| BRIEF |
The lines to copy from the data below are those that hold the string "route".
= Beginning of Section =
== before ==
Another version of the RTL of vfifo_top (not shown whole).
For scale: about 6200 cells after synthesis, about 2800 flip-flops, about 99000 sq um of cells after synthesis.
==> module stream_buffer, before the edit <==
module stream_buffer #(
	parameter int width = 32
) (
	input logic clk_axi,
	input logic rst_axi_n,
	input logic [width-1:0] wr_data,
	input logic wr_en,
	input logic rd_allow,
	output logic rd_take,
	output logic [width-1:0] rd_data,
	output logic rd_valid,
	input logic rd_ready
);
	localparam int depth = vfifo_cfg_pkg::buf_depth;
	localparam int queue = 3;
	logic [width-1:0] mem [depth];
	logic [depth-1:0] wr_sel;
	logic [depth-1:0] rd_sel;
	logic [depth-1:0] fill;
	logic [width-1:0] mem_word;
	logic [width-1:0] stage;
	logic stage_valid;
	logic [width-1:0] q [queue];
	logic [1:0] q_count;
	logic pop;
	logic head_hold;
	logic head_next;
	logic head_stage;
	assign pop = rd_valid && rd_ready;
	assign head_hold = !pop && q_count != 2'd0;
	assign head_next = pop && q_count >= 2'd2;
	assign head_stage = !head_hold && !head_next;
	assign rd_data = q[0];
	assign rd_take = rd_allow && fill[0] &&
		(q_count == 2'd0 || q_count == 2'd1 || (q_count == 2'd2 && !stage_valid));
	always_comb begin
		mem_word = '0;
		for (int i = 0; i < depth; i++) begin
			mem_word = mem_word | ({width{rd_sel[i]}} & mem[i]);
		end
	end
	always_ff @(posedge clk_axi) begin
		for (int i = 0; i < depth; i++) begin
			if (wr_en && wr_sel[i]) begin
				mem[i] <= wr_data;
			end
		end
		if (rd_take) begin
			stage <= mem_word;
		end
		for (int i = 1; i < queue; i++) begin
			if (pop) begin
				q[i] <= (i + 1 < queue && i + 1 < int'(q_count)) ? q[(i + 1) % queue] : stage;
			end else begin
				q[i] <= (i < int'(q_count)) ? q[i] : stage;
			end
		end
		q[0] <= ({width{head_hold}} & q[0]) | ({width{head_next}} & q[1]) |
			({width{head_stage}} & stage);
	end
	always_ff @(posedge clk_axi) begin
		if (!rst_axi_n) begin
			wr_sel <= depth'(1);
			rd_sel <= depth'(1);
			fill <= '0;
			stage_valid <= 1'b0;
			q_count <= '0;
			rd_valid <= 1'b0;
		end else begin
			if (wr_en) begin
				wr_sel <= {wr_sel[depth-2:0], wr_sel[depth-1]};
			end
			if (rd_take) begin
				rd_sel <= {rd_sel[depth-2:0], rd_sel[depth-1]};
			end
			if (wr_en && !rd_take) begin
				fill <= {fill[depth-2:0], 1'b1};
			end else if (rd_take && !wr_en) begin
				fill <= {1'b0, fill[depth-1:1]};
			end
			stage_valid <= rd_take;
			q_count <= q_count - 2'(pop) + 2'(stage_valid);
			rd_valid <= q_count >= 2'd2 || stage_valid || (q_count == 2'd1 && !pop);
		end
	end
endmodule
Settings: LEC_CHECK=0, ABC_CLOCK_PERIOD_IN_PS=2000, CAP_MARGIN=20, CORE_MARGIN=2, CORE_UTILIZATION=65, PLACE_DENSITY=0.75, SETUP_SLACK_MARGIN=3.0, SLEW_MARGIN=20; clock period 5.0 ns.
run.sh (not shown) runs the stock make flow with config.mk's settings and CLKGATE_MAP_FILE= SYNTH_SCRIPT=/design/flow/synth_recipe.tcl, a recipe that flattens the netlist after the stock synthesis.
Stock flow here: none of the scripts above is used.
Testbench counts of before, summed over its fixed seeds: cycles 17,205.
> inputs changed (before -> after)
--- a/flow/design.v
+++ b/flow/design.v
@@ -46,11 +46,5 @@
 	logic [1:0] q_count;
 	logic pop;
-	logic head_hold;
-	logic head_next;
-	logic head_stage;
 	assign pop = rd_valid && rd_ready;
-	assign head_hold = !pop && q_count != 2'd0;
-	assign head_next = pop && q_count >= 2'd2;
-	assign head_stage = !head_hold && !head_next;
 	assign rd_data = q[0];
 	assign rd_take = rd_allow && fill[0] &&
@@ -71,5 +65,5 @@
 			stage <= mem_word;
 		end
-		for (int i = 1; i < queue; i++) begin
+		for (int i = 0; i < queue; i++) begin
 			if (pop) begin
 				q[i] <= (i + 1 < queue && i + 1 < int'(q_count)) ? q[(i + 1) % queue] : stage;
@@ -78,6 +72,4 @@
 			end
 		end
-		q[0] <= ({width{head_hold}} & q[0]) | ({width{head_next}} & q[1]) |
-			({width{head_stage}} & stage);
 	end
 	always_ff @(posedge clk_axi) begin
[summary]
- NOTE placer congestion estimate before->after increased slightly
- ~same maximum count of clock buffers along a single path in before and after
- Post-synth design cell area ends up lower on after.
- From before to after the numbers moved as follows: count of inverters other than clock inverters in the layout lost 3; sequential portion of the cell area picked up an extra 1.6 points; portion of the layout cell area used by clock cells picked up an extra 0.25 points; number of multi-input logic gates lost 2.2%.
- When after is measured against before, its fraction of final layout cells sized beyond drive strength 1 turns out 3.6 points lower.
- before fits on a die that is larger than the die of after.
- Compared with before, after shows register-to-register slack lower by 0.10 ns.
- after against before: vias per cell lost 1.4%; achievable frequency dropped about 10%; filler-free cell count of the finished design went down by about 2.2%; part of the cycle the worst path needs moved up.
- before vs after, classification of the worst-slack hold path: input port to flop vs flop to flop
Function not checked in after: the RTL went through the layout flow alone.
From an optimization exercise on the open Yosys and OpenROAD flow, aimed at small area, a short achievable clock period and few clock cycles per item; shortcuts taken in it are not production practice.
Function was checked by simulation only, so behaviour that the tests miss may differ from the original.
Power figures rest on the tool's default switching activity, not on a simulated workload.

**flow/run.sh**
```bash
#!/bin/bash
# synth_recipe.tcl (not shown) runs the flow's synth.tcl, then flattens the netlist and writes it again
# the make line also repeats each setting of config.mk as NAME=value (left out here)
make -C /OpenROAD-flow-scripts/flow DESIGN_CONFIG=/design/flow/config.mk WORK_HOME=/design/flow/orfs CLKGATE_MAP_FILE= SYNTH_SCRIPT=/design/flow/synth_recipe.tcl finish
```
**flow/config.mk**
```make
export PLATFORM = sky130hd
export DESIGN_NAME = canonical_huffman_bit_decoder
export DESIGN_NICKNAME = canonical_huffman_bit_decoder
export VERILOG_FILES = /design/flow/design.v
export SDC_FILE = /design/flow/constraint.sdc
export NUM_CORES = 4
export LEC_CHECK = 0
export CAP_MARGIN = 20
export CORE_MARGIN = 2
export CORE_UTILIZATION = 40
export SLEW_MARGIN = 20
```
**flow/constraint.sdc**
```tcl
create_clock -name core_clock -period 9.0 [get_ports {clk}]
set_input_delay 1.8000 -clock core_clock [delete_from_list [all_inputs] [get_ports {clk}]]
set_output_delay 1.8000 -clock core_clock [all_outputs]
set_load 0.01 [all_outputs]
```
= End of Section =
= Beginning of Section =
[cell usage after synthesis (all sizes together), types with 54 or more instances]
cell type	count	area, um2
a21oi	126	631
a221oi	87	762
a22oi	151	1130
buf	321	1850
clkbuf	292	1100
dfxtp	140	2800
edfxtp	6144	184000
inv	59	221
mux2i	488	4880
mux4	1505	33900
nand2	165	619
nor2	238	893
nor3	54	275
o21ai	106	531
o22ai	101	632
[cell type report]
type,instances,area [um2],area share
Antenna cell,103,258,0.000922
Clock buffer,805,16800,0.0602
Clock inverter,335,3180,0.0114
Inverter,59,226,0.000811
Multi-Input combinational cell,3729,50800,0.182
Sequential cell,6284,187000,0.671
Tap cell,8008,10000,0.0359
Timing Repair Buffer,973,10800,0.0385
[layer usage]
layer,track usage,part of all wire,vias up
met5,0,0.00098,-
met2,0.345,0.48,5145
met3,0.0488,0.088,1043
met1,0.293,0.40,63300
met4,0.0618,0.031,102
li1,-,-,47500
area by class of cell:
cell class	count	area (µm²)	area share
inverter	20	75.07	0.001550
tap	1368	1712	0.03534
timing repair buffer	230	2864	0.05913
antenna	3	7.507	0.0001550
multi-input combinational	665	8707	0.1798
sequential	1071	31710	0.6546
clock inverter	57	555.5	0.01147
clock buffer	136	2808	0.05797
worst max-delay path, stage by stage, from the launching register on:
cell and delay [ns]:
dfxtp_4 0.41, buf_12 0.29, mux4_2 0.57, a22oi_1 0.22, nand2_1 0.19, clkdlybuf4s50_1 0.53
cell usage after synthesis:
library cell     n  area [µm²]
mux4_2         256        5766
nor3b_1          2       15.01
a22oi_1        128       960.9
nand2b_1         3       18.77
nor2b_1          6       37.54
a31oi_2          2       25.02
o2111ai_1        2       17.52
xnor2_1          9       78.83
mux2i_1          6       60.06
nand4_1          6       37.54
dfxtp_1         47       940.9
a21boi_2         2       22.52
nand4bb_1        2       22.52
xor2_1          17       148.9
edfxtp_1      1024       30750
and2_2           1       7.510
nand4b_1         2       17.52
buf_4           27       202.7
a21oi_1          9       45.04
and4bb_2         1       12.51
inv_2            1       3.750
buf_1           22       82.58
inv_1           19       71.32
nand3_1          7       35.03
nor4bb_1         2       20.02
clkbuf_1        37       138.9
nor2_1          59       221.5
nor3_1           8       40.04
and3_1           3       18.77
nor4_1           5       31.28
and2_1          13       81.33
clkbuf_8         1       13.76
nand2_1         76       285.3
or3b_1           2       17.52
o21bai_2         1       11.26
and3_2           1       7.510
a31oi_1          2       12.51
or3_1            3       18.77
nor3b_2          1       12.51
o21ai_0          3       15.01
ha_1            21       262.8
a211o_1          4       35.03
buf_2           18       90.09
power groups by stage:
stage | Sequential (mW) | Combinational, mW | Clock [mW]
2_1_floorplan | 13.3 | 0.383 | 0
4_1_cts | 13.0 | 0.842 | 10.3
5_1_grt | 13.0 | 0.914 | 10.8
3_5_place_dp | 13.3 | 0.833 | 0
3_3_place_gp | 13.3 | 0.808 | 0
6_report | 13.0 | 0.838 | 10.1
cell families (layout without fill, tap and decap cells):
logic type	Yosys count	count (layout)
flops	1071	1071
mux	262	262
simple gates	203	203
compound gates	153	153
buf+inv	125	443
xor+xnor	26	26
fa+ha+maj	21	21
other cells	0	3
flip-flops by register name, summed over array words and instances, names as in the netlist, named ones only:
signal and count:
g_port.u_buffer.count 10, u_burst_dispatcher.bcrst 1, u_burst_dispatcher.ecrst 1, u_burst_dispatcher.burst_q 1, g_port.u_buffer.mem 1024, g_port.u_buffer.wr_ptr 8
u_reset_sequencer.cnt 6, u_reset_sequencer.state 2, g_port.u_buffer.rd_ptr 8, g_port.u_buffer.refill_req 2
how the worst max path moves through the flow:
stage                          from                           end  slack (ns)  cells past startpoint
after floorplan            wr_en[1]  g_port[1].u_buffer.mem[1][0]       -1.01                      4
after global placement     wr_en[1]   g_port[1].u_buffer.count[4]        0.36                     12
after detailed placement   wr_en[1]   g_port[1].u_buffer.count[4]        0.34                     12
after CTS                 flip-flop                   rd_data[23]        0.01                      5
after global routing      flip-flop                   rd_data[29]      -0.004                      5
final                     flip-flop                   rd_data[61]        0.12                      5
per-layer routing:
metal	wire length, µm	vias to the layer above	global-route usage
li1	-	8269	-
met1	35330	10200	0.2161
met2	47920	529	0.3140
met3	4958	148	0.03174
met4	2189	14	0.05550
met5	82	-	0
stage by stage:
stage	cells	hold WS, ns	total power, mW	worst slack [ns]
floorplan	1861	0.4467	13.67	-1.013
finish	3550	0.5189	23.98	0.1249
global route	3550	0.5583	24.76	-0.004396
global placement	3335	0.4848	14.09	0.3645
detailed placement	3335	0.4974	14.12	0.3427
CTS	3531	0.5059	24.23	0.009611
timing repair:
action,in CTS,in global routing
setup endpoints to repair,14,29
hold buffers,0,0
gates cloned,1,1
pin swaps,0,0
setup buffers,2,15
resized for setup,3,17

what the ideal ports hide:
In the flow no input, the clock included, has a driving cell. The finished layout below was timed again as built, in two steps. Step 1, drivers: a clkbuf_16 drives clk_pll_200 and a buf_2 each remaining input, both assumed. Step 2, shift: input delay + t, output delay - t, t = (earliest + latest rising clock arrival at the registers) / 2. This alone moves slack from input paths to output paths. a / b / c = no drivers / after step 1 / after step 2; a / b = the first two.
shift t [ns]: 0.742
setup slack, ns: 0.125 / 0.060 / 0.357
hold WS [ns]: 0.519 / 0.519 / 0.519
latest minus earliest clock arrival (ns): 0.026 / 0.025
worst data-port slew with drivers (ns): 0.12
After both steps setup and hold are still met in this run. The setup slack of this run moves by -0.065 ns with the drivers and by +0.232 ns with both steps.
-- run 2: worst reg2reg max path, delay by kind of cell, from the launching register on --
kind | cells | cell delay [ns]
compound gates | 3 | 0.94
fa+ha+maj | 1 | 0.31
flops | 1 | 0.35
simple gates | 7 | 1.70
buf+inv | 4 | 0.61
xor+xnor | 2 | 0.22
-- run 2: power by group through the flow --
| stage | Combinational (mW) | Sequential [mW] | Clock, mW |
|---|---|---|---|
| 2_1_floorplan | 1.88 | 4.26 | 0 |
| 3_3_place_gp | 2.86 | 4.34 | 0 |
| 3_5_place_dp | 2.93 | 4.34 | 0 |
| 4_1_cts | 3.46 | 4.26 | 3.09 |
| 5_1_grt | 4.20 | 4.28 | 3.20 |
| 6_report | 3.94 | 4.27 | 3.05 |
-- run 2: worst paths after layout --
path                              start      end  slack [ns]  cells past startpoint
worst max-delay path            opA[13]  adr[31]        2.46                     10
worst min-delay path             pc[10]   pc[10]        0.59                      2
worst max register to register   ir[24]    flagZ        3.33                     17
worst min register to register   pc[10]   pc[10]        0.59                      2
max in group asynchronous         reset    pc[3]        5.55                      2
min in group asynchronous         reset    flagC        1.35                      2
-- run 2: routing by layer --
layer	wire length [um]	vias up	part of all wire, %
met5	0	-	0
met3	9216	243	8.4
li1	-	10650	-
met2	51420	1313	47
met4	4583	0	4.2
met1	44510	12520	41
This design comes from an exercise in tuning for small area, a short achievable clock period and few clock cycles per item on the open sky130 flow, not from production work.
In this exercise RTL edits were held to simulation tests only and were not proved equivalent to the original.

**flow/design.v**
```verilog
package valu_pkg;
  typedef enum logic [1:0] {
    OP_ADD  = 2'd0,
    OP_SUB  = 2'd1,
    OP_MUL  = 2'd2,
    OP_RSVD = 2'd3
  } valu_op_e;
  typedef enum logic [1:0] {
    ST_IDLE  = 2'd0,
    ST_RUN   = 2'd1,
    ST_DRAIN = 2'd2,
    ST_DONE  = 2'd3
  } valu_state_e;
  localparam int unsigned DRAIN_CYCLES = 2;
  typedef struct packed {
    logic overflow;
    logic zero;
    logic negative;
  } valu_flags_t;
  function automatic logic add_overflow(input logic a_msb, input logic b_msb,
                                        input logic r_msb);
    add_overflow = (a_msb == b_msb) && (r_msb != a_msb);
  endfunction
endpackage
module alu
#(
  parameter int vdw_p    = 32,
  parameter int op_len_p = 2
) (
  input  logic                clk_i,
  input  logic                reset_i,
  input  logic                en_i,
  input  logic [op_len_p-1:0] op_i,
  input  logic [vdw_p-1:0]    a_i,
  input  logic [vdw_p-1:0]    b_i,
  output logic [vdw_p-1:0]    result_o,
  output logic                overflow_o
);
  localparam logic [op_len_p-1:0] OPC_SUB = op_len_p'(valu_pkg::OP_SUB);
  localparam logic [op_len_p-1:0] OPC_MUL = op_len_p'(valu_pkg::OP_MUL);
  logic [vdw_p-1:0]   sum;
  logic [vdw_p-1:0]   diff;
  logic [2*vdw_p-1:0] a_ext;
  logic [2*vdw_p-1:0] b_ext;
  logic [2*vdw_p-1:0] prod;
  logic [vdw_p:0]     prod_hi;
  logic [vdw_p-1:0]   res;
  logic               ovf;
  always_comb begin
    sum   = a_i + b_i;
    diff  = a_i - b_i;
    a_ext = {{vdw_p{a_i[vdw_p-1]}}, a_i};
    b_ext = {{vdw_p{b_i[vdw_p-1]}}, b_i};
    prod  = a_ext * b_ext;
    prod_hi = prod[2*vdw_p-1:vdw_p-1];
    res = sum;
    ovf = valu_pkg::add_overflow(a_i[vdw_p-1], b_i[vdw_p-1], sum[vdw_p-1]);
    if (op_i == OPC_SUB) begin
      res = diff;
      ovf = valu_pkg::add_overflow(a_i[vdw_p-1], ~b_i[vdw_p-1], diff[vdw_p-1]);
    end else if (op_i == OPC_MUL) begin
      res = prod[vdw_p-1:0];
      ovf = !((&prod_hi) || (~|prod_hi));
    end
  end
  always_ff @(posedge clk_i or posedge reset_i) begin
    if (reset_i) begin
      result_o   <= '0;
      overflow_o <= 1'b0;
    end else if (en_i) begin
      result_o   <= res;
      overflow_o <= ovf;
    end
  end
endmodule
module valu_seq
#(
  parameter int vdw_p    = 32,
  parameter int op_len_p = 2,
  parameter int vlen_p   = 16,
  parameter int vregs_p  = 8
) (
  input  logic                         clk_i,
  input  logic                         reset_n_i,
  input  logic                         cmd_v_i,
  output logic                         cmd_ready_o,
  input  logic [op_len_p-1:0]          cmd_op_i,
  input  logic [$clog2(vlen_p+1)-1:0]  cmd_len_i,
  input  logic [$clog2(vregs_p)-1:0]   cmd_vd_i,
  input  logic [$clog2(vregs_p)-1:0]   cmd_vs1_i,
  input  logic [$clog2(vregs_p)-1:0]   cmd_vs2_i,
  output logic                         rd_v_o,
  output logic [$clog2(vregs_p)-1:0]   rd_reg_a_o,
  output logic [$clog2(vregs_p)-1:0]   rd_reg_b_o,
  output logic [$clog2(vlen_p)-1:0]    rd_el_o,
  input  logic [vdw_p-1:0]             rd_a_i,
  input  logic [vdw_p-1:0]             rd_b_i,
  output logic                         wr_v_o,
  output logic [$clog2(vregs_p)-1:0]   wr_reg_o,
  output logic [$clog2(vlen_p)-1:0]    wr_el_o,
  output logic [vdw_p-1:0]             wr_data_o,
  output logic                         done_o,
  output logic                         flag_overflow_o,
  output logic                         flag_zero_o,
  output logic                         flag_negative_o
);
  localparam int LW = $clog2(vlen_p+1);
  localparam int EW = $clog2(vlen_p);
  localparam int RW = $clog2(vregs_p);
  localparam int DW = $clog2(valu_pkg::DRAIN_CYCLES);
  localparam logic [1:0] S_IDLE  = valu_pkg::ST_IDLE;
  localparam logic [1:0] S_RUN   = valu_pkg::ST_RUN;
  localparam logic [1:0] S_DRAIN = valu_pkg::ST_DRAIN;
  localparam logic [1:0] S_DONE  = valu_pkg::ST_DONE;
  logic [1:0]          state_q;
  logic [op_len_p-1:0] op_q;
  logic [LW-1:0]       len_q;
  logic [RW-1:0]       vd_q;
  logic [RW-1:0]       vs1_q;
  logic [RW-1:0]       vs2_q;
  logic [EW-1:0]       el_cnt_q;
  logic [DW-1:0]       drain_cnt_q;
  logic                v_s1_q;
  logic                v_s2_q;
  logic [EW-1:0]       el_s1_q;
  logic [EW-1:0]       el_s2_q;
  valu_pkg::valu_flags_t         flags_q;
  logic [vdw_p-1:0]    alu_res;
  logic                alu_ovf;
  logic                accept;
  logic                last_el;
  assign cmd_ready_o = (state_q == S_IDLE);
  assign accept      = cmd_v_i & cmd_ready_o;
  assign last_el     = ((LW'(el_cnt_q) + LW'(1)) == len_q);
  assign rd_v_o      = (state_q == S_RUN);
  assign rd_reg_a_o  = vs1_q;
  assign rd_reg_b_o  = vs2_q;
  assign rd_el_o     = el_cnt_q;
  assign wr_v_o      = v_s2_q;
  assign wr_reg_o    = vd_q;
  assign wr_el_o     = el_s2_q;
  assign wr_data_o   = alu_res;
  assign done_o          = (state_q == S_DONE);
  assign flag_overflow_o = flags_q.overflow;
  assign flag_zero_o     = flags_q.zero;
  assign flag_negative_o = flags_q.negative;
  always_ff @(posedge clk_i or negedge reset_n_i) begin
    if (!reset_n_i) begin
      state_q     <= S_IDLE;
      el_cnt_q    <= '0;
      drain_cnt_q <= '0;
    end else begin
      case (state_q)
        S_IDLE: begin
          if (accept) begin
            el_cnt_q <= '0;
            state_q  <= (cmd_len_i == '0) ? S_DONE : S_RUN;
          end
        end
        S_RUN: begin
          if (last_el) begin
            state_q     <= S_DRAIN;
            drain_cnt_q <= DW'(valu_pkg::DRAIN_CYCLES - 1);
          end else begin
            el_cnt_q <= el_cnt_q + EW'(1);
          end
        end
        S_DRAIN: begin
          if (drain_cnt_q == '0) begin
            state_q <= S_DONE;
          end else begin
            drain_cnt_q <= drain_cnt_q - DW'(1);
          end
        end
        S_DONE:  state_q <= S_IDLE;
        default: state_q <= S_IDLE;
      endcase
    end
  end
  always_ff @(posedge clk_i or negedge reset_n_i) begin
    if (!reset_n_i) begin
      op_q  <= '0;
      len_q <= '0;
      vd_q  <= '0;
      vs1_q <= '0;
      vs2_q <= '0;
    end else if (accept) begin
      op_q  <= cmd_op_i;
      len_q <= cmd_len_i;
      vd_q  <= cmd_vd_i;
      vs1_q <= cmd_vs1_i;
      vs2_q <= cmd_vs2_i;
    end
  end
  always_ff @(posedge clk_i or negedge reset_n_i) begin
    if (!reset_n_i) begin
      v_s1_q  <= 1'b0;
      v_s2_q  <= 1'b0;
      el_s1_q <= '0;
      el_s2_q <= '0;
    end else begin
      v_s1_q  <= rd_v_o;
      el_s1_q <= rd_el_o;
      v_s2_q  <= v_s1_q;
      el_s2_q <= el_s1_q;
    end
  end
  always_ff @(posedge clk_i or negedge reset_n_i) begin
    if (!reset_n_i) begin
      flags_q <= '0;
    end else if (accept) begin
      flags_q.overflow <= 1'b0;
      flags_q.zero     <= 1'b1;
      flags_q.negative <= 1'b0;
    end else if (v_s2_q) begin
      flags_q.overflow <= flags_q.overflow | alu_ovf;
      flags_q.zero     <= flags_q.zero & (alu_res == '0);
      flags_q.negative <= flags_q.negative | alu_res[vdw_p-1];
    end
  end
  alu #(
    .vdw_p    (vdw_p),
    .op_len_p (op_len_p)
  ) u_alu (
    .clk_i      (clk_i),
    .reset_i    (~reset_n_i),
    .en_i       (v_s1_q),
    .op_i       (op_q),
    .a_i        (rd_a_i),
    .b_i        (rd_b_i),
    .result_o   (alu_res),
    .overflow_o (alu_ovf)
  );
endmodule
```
= End of Section =
| EXERCISE OUTPUT |
metal	wire length, µm	vias to the layer above	global-route usage
global route	3550	0.5583	24.76	-0.004396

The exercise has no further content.